Task instructions:
Go through the lines below and copy each one that holds the string "viasPerCell".

(Beginning of Exercise material)

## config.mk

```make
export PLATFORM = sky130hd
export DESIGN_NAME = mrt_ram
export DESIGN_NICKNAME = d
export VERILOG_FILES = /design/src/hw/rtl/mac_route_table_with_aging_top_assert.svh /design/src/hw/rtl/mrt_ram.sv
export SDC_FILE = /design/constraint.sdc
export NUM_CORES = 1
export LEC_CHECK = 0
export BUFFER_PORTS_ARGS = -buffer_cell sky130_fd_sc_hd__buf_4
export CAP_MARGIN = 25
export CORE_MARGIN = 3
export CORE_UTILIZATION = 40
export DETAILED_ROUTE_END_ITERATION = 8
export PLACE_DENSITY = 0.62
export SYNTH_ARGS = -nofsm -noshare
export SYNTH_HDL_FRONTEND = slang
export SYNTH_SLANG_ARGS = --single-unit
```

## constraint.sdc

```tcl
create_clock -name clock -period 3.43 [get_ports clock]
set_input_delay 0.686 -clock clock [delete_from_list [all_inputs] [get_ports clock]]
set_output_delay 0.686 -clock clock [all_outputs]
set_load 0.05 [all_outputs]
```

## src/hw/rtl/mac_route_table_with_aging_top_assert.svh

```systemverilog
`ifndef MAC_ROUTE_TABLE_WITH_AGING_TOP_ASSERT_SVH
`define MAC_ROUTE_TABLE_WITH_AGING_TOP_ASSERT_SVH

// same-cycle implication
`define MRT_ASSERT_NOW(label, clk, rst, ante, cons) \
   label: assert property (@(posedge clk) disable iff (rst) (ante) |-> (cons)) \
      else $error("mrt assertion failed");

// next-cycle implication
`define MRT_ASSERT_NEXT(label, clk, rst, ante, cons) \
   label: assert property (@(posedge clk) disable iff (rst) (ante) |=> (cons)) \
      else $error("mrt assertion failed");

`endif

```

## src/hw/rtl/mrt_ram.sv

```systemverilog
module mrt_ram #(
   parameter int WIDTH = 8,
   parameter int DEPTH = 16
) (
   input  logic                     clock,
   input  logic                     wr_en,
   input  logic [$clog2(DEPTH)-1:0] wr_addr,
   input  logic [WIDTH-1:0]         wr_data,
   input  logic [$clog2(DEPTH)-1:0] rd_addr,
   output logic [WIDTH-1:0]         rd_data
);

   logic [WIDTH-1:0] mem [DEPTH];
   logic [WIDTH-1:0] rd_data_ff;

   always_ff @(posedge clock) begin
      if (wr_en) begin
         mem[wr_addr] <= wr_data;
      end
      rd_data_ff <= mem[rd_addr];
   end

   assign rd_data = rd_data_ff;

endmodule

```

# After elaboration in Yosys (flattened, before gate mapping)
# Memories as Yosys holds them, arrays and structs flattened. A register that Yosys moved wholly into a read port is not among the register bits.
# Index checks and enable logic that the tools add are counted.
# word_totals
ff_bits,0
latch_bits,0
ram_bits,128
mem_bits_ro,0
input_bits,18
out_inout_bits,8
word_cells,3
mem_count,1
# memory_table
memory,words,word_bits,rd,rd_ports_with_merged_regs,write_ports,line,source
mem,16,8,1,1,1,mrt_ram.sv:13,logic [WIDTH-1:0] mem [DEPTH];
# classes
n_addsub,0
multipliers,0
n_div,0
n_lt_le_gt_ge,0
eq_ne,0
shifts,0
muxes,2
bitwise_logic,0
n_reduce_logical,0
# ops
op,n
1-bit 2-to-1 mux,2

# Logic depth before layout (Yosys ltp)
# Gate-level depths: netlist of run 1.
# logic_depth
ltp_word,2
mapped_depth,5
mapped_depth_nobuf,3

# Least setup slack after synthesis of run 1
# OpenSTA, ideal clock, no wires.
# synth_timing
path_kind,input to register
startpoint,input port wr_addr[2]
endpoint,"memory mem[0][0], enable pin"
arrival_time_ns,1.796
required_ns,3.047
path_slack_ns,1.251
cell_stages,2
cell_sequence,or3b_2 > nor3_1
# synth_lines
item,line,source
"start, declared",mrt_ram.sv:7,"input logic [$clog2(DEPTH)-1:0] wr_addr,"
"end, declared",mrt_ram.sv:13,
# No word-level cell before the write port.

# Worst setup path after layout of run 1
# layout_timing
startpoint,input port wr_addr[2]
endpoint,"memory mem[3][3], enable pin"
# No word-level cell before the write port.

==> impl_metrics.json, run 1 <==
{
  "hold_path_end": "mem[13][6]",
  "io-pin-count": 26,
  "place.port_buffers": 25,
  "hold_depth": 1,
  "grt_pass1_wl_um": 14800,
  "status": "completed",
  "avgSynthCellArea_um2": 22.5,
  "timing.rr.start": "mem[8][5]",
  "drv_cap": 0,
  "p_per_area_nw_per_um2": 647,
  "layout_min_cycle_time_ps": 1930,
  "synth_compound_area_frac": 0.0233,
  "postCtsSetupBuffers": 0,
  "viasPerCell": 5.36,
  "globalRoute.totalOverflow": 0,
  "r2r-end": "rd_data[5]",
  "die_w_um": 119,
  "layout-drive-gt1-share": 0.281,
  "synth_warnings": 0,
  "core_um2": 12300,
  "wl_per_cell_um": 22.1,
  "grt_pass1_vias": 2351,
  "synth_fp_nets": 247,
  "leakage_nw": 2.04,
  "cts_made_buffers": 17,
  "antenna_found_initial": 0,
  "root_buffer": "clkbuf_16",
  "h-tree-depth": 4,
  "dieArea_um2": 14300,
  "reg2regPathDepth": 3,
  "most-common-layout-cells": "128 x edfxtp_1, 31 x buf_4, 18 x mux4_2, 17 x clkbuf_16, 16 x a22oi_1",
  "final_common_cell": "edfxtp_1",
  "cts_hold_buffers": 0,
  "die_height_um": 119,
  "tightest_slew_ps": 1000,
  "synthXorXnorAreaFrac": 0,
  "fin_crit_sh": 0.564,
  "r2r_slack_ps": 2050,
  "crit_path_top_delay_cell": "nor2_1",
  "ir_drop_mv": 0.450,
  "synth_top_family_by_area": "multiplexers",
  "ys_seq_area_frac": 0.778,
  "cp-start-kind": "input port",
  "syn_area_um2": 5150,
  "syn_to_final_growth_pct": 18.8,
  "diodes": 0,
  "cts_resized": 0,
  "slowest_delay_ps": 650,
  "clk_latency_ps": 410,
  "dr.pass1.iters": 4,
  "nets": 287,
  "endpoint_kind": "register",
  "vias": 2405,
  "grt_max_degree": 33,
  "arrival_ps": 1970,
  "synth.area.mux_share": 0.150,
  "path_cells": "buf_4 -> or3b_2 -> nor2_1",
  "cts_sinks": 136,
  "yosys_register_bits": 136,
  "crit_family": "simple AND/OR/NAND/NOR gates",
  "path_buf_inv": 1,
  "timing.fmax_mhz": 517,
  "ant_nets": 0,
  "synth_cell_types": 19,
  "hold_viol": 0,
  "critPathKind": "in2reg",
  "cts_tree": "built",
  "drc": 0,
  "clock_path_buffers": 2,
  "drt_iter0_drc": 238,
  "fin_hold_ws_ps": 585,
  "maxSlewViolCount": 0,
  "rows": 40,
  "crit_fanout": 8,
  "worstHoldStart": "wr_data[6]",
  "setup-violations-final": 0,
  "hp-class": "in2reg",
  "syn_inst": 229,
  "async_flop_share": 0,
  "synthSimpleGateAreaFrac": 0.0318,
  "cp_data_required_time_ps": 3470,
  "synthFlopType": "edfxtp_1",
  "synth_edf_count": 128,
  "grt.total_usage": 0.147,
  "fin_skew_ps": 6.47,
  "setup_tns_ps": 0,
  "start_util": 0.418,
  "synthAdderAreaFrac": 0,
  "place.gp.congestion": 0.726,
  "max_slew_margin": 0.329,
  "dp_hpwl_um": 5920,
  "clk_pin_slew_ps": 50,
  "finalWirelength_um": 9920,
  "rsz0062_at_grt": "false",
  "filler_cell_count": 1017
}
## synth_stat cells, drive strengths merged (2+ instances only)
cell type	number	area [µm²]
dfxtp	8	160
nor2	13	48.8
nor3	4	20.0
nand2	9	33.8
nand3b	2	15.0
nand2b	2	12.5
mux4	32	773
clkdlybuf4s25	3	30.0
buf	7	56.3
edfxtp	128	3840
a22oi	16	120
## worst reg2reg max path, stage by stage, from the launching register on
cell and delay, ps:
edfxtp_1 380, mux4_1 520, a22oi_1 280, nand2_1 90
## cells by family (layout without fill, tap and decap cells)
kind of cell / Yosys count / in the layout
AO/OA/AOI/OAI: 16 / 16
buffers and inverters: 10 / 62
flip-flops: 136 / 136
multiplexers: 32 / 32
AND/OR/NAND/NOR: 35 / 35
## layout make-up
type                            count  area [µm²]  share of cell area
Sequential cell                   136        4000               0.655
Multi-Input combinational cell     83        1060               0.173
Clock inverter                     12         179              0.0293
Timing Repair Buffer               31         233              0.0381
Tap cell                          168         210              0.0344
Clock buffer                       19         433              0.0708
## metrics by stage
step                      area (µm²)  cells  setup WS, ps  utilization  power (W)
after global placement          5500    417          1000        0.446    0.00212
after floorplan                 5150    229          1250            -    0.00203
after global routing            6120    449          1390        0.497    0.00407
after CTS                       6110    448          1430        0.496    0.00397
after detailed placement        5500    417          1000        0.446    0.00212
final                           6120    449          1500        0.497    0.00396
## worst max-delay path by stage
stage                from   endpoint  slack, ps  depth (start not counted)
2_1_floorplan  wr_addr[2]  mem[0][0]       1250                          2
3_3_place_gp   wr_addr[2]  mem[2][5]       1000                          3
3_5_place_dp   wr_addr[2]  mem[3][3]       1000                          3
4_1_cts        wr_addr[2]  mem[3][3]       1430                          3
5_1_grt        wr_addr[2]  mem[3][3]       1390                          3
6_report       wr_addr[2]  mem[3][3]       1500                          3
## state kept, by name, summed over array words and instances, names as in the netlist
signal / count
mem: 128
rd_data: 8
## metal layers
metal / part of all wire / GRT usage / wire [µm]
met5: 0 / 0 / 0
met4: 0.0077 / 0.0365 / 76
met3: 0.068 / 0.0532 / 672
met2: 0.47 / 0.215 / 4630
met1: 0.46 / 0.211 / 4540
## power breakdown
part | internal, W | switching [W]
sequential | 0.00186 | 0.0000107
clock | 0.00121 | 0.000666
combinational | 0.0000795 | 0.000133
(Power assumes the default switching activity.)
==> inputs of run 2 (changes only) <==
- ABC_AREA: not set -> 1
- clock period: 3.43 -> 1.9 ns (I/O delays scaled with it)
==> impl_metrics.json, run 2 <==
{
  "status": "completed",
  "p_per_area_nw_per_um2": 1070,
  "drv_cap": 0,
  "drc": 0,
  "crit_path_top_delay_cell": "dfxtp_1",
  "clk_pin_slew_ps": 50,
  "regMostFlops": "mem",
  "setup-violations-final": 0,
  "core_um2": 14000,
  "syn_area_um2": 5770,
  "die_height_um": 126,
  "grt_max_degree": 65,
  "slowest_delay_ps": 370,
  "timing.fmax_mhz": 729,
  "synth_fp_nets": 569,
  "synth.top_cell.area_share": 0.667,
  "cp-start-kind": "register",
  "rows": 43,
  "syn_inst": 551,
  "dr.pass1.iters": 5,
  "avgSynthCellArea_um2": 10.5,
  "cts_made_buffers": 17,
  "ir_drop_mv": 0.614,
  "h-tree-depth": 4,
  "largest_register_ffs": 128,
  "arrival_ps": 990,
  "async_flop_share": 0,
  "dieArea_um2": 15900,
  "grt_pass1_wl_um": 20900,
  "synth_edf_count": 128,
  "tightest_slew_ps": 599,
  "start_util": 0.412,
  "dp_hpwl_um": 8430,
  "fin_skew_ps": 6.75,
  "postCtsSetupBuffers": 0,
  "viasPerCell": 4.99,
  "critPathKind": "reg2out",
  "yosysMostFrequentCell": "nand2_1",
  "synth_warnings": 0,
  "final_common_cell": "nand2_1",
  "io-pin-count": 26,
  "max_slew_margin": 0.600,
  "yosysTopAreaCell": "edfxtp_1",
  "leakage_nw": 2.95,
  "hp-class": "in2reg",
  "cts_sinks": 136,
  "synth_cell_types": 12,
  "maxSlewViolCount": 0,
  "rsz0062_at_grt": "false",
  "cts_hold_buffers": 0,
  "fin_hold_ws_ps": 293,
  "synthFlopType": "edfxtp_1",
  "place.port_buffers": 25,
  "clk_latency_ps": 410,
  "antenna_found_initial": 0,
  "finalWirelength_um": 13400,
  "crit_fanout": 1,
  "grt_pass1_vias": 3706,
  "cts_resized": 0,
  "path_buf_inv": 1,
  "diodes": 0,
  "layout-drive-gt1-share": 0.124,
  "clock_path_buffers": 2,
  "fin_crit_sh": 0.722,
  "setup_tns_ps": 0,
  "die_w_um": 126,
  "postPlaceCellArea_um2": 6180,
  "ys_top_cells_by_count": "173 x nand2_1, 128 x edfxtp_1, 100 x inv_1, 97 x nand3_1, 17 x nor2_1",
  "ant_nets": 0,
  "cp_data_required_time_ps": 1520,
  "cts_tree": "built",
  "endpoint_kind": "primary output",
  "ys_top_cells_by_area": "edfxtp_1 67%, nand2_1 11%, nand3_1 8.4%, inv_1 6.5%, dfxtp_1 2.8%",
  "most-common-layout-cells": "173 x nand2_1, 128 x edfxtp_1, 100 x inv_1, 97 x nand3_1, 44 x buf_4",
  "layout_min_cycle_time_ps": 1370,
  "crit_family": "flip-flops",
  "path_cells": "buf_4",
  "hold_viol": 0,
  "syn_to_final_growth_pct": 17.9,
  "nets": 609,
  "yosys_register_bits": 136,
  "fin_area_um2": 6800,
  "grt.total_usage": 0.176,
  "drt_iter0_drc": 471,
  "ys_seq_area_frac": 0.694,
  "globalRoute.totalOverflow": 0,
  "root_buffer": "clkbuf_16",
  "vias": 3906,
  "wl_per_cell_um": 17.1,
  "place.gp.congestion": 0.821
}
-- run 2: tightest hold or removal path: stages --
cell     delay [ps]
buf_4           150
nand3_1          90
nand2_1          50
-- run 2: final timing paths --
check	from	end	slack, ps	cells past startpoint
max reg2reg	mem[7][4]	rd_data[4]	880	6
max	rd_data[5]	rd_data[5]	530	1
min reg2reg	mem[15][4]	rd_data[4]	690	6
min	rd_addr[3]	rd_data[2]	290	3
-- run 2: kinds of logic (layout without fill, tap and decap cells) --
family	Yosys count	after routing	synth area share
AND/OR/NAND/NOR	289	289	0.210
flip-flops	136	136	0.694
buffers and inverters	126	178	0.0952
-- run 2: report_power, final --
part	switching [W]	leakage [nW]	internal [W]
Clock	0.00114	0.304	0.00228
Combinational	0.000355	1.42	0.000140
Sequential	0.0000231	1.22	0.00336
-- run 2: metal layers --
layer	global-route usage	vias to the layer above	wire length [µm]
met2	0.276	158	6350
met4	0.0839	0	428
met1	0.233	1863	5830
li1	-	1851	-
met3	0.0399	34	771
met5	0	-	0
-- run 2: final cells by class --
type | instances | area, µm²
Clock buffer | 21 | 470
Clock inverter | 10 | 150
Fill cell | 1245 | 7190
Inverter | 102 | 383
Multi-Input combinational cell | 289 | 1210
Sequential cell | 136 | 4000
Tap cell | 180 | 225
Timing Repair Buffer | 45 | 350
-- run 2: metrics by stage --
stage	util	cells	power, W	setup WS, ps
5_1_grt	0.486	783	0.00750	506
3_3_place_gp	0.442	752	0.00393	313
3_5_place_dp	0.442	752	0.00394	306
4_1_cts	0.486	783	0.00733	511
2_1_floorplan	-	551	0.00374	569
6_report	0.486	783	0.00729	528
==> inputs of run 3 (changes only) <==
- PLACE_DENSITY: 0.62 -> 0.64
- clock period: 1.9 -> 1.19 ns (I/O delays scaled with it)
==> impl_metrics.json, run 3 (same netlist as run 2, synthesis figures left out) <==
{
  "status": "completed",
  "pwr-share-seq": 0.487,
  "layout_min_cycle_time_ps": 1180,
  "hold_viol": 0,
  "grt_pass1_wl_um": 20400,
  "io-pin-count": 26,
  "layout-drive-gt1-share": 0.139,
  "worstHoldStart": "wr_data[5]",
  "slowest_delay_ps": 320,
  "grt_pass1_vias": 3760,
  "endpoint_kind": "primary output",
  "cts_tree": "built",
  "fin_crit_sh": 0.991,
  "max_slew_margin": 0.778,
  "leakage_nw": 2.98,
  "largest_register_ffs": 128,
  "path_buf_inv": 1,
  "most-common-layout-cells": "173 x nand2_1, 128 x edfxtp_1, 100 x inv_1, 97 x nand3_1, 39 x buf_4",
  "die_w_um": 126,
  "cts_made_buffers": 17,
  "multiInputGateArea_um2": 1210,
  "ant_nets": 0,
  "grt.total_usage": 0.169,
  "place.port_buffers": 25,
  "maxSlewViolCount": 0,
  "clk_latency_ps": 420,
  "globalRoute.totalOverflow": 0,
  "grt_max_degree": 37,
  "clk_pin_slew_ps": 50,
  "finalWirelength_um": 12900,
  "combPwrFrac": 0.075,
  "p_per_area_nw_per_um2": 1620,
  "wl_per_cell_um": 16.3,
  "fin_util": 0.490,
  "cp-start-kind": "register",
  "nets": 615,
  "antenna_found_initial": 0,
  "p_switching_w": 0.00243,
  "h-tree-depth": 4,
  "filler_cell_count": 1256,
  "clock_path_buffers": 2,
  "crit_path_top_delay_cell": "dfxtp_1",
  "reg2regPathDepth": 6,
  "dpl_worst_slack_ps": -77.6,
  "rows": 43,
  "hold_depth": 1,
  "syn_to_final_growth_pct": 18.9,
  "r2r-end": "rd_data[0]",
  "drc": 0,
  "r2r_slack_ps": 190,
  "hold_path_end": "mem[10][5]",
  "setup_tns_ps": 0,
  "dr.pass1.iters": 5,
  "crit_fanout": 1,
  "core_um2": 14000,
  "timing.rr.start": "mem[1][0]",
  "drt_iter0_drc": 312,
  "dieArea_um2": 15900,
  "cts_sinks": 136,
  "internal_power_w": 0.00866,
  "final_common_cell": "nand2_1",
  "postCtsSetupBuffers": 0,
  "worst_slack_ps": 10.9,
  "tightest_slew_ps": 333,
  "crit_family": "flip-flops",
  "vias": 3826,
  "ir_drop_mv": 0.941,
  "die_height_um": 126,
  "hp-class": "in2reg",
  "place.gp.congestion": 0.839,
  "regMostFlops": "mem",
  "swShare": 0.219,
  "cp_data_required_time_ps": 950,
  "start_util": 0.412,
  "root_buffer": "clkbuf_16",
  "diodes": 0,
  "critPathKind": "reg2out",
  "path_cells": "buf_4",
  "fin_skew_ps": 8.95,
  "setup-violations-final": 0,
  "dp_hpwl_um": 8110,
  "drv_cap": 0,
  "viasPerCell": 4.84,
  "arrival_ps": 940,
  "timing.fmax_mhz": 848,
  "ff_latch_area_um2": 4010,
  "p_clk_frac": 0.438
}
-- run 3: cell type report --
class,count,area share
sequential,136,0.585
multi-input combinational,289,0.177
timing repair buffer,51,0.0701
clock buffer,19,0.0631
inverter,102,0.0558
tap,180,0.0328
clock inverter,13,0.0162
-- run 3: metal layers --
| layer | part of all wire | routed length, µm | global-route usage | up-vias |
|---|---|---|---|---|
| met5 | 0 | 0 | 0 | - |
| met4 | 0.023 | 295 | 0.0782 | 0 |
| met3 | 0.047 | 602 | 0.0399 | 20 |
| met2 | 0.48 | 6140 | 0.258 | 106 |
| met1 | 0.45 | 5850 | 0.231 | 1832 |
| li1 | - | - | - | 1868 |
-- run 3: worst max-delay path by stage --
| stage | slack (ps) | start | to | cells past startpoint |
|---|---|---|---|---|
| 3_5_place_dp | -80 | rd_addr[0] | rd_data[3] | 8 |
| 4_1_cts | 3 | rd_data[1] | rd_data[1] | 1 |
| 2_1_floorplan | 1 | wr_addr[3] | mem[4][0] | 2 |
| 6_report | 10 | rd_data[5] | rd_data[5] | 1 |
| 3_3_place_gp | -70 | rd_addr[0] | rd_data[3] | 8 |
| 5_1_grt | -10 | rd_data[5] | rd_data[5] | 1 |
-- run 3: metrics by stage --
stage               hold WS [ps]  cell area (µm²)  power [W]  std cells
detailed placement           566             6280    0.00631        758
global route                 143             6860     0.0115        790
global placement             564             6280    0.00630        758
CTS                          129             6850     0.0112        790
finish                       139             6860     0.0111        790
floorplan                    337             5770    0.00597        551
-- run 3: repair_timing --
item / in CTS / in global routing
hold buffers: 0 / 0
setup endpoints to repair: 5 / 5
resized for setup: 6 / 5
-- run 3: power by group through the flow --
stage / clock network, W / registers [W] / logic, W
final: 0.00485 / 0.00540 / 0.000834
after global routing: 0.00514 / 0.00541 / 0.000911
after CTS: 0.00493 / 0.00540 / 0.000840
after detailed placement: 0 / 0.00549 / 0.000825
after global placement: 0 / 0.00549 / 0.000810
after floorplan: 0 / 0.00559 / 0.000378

(End of Exercise material)

Solution below:
  "viasPerCell": 5.36,
  "viasPerCell": 4.99,
  "viasPerCell": 4.84,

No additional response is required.